§ **Dataset entries**
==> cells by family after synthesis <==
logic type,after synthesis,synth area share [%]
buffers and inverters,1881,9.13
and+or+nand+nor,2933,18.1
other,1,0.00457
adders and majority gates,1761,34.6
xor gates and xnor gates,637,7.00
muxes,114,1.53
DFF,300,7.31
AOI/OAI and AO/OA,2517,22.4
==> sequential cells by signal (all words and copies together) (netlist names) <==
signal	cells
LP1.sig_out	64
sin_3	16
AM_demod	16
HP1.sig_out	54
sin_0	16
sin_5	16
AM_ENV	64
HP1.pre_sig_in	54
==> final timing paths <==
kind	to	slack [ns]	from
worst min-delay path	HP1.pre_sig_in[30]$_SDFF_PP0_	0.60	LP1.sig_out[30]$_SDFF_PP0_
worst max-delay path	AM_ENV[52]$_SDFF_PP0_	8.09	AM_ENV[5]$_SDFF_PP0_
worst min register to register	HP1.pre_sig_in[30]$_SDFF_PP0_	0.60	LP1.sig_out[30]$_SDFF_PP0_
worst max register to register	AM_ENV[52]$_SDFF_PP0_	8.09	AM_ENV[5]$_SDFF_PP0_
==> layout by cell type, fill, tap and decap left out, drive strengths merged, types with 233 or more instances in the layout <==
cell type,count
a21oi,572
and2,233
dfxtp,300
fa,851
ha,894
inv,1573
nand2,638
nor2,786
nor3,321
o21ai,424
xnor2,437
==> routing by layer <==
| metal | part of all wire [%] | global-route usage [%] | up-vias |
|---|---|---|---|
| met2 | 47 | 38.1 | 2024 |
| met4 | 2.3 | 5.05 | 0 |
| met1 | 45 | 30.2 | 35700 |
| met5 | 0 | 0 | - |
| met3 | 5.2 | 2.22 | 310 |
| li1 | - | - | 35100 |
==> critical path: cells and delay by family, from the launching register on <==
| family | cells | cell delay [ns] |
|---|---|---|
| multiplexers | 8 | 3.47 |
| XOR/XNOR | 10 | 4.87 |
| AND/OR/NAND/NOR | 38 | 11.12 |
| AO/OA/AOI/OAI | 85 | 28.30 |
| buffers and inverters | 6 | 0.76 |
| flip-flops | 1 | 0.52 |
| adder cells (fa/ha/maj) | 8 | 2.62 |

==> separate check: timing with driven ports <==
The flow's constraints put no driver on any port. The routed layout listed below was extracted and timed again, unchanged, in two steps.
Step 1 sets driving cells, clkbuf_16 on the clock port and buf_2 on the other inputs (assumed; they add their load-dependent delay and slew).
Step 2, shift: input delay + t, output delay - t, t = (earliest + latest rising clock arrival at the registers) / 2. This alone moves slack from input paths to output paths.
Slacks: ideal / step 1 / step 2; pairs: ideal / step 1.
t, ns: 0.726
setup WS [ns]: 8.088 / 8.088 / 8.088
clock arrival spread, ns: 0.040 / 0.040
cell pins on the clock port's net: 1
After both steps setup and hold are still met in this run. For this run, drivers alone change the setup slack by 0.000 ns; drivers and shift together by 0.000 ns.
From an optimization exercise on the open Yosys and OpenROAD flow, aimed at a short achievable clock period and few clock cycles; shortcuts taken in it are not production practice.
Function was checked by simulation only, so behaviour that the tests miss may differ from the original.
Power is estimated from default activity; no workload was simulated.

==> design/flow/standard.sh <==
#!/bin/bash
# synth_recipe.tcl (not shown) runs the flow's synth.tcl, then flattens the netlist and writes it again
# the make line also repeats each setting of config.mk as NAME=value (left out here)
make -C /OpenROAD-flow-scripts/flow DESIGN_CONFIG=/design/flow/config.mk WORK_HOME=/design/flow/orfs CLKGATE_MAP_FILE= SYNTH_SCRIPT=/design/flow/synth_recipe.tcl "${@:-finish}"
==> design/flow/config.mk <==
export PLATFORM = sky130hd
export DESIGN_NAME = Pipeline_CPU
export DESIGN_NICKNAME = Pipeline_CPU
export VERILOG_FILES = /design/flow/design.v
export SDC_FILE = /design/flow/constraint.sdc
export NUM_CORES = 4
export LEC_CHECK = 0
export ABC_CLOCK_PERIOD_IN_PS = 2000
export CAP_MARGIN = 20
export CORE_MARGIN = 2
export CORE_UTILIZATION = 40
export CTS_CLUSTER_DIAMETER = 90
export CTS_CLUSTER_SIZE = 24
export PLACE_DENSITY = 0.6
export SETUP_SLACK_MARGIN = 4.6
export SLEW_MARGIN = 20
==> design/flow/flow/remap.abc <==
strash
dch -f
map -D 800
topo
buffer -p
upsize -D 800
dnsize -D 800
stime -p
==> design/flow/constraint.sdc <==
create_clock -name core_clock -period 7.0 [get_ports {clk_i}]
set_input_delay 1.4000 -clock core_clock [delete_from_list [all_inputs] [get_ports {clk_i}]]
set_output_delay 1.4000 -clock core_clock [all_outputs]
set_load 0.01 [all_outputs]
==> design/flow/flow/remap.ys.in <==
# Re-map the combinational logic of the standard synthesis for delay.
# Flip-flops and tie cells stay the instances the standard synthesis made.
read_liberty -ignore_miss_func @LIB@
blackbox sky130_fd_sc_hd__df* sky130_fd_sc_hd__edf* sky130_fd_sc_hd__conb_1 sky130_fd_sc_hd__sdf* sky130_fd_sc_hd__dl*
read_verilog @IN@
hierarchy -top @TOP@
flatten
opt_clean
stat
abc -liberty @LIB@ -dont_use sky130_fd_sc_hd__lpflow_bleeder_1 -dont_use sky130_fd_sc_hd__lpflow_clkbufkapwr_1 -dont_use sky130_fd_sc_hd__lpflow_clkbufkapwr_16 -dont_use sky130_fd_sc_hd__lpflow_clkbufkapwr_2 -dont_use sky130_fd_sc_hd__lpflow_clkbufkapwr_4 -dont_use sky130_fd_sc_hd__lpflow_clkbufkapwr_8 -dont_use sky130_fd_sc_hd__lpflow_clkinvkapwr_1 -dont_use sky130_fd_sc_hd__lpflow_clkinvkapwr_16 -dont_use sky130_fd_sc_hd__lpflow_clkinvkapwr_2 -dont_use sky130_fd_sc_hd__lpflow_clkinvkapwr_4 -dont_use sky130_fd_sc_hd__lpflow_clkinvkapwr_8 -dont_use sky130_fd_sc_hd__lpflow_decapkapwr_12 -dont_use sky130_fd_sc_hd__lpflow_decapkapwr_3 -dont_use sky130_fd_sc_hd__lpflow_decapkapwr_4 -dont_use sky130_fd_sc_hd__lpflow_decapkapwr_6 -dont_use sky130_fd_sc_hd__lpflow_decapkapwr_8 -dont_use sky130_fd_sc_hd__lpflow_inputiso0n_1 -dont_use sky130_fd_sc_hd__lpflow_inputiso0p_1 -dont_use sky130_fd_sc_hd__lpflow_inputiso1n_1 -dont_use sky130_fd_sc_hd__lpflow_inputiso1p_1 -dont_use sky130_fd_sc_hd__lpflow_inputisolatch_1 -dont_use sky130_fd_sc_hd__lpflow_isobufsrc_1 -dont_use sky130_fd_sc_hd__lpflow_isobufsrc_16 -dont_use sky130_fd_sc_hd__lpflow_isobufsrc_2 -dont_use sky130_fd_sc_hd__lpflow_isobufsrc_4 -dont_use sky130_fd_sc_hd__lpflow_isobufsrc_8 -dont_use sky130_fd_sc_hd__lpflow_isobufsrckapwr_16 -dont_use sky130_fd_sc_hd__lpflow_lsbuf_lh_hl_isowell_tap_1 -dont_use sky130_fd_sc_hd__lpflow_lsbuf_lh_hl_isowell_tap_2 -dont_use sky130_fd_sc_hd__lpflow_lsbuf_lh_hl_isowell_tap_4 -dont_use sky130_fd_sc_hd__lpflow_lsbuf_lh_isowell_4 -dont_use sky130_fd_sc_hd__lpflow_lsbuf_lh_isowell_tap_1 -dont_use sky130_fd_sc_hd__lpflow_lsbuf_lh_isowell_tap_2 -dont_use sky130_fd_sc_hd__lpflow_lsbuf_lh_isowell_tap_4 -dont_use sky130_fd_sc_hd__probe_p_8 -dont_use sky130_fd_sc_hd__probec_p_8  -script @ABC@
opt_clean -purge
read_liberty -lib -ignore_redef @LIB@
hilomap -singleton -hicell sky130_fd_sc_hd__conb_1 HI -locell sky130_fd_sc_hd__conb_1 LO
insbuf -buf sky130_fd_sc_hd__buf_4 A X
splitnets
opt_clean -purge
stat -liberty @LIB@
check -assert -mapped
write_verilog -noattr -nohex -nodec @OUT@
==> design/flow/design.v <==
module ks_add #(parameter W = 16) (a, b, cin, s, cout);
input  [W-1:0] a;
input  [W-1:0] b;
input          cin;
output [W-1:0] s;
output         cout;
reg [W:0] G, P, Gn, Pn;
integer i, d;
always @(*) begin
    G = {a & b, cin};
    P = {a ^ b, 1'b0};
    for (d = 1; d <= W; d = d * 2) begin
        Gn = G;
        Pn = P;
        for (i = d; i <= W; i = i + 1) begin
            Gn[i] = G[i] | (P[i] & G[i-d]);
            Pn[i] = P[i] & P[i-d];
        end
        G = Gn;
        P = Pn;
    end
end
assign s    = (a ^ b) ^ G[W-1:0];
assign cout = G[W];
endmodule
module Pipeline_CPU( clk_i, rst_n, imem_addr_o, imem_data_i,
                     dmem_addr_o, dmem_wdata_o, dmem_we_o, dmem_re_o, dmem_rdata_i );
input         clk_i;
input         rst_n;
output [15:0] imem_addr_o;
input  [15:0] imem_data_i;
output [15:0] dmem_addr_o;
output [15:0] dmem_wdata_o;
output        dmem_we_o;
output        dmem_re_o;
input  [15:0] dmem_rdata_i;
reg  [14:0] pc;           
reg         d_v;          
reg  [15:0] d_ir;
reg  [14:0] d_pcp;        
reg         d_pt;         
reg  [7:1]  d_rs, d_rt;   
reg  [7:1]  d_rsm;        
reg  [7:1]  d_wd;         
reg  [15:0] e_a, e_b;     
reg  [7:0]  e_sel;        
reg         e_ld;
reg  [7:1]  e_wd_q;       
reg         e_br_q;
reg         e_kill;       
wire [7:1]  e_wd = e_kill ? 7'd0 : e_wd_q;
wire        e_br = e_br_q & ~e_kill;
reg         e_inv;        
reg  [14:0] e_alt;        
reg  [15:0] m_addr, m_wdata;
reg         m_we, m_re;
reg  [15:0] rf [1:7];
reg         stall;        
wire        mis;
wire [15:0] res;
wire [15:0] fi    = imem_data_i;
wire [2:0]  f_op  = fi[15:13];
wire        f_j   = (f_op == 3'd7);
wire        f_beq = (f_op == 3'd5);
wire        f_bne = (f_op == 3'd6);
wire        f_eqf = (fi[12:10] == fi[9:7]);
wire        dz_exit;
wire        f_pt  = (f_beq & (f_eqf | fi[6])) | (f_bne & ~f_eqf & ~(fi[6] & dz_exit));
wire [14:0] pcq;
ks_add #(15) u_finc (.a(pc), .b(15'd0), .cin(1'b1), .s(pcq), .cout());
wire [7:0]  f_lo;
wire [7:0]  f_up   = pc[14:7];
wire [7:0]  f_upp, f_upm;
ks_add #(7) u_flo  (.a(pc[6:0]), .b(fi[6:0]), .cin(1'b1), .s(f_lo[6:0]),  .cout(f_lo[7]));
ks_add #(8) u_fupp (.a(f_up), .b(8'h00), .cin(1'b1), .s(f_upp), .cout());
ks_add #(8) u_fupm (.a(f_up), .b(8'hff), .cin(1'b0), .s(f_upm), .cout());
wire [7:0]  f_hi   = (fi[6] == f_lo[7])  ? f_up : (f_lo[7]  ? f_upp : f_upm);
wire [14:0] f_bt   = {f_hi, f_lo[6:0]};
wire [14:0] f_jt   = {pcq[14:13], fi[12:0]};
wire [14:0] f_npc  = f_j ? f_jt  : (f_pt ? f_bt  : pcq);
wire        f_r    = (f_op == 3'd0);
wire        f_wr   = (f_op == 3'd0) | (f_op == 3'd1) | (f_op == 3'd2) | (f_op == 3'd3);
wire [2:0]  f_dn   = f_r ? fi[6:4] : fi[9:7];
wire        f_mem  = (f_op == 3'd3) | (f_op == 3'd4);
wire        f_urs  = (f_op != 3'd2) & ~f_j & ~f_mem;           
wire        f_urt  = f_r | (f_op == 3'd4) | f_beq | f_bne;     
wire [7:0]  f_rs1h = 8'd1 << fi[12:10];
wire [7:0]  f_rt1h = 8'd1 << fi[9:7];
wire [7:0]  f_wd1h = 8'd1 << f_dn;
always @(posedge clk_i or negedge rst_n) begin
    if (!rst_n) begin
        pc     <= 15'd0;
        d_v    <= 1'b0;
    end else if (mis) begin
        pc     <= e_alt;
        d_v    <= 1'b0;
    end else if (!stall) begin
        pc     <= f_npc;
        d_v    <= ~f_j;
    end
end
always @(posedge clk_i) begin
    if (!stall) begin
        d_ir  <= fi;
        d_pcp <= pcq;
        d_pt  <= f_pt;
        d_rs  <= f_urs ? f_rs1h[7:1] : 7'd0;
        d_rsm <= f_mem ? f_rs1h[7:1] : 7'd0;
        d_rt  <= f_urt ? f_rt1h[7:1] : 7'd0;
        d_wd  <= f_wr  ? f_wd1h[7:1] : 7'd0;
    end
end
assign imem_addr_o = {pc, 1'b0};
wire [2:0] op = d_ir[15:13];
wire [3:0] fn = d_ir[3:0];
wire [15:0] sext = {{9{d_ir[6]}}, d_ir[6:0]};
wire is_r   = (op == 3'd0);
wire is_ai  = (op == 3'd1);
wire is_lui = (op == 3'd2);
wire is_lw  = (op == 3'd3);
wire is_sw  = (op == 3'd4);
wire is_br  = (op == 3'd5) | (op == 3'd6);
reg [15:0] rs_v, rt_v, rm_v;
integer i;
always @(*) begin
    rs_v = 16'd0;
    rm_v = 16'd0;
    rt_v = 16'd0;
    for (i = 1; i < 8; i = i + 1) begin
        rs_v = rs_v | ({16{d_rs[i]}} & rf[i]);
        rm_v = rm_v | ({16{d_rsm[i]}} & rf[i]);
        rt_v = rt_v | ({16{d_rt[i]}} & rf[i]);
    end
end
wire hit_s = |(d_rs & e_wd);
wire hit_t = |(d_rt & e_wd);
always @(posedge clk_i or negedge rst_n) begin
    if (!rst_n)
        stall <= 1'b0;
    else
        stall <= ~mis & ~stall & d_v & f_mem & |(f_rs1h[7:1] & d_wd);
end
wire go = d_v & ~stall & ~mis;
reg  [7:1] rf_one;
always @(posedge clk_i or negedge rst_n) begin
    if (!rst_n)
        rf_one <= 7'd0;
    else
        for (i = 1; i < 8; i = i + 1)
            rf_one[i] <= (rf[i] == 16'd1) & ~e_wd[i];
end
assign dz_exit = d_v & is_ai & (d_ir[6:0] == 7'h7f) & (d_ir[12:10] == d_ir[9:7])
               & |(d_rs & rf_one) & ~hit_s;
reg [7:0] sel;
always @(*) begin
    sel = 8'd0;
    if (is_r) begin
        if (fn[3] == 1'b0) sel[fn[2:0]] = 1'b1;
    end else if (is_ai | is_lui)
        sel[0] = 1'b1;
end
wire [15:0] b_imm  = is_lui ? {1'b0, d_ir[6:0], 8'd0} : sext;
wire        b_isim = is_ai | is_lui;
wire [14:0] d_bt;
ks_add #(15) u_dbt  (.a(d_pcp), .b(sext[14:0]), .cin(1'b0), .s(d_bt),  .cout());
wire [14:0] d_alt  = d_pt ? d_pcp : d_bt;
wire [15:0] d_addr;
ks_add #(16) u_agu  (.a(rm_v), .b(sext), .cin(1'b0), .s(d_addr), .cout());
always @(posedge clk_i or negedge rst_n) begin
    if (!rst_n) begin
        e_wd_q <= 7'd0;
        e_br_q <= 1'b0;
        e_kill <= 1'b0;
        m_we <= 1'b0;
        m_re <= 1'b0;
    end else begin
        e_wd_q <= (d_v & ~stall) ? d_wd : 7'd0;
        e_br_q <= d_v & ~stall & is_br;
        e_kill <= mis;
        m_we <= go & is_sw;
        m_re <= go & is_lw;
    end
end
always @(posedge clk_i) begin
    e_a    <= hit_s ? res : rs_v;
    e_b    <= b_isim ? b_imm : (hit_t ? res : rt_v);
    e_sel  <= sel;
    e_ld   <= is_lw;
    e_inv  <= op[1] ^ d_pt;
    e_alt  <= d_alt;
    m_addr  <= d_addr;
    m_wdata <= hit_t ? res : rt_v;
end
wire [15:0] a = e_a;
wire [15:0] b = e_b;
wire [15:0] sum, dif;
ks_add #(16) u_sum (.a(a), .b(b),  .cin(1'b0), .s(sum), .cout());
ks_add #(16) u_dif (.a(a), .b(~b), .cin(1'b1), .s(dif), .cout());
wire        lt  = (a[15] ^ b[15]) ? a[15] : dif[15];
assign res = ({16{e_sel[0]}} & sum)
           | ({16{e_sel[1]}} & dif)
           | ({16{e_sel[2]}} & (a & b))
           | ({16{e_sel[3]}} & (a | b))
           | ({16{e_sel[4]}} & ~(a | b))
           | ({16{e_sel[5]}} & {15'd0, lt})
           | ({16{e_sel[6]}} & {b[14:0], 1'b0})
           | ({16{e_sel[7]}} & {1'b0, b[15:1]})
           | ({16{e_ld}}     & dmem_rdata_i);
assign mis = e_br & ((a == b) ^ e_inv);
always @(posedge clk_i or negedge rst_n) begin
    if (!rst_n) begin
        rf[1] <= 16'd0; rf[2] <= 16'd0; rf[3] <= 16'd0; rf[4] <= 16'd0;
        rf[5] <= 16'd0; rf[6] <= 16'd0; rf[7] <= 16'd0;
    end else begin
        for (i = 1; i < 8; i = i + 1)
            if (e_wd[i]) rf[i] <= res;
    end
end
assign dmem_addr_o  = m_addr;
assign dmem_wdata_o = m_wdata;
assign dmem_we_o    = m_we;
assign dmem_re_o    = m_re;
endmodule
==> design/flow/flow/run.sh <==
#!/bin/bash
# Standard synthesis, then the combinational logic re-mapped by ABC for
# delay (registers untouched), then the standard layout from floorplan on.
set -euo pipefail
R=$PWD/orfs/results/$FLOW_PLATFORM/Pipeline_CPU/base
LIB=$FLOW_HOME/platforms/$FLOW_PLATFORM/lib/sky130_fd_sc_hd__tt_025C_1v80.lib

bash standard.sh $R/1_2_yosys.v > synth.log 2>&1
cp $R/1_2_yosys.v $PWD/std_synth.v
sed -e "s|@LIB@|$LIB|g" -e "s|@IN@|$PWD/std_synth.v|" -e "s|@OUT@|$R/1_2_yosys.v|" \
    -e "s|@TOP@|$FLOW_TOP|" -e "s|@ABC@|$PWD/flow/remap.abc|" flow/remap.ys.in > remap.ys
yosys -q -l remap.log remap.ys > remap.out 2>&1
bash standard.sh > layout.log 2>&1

§ **PROBLEM DETAILS**
Could you copy every line from the records that has "worst" in it?

§ **YOUR RESPONSE**
worst min-delay path	HP1.pre_sig_in[30]$_SDFF_PP0_	0.60	LP1.sig_out[30]$_SDFF_PP0_
worst max-delay path	AM_ENV[52]$_SDFF_PP0_	8.09	AM_ENV[5]$_SDFF_PP0_
worst min register to register	HP1.pre_sig_in[30]$_SDFF_PP0_	0.60	LP1.sig_out[30]$_SDFF_PP0_
worst max register to register	AM_ENV[52]$_SDFF_PP0_	8.09	AM_ENV[5]$_SDFF_PP0_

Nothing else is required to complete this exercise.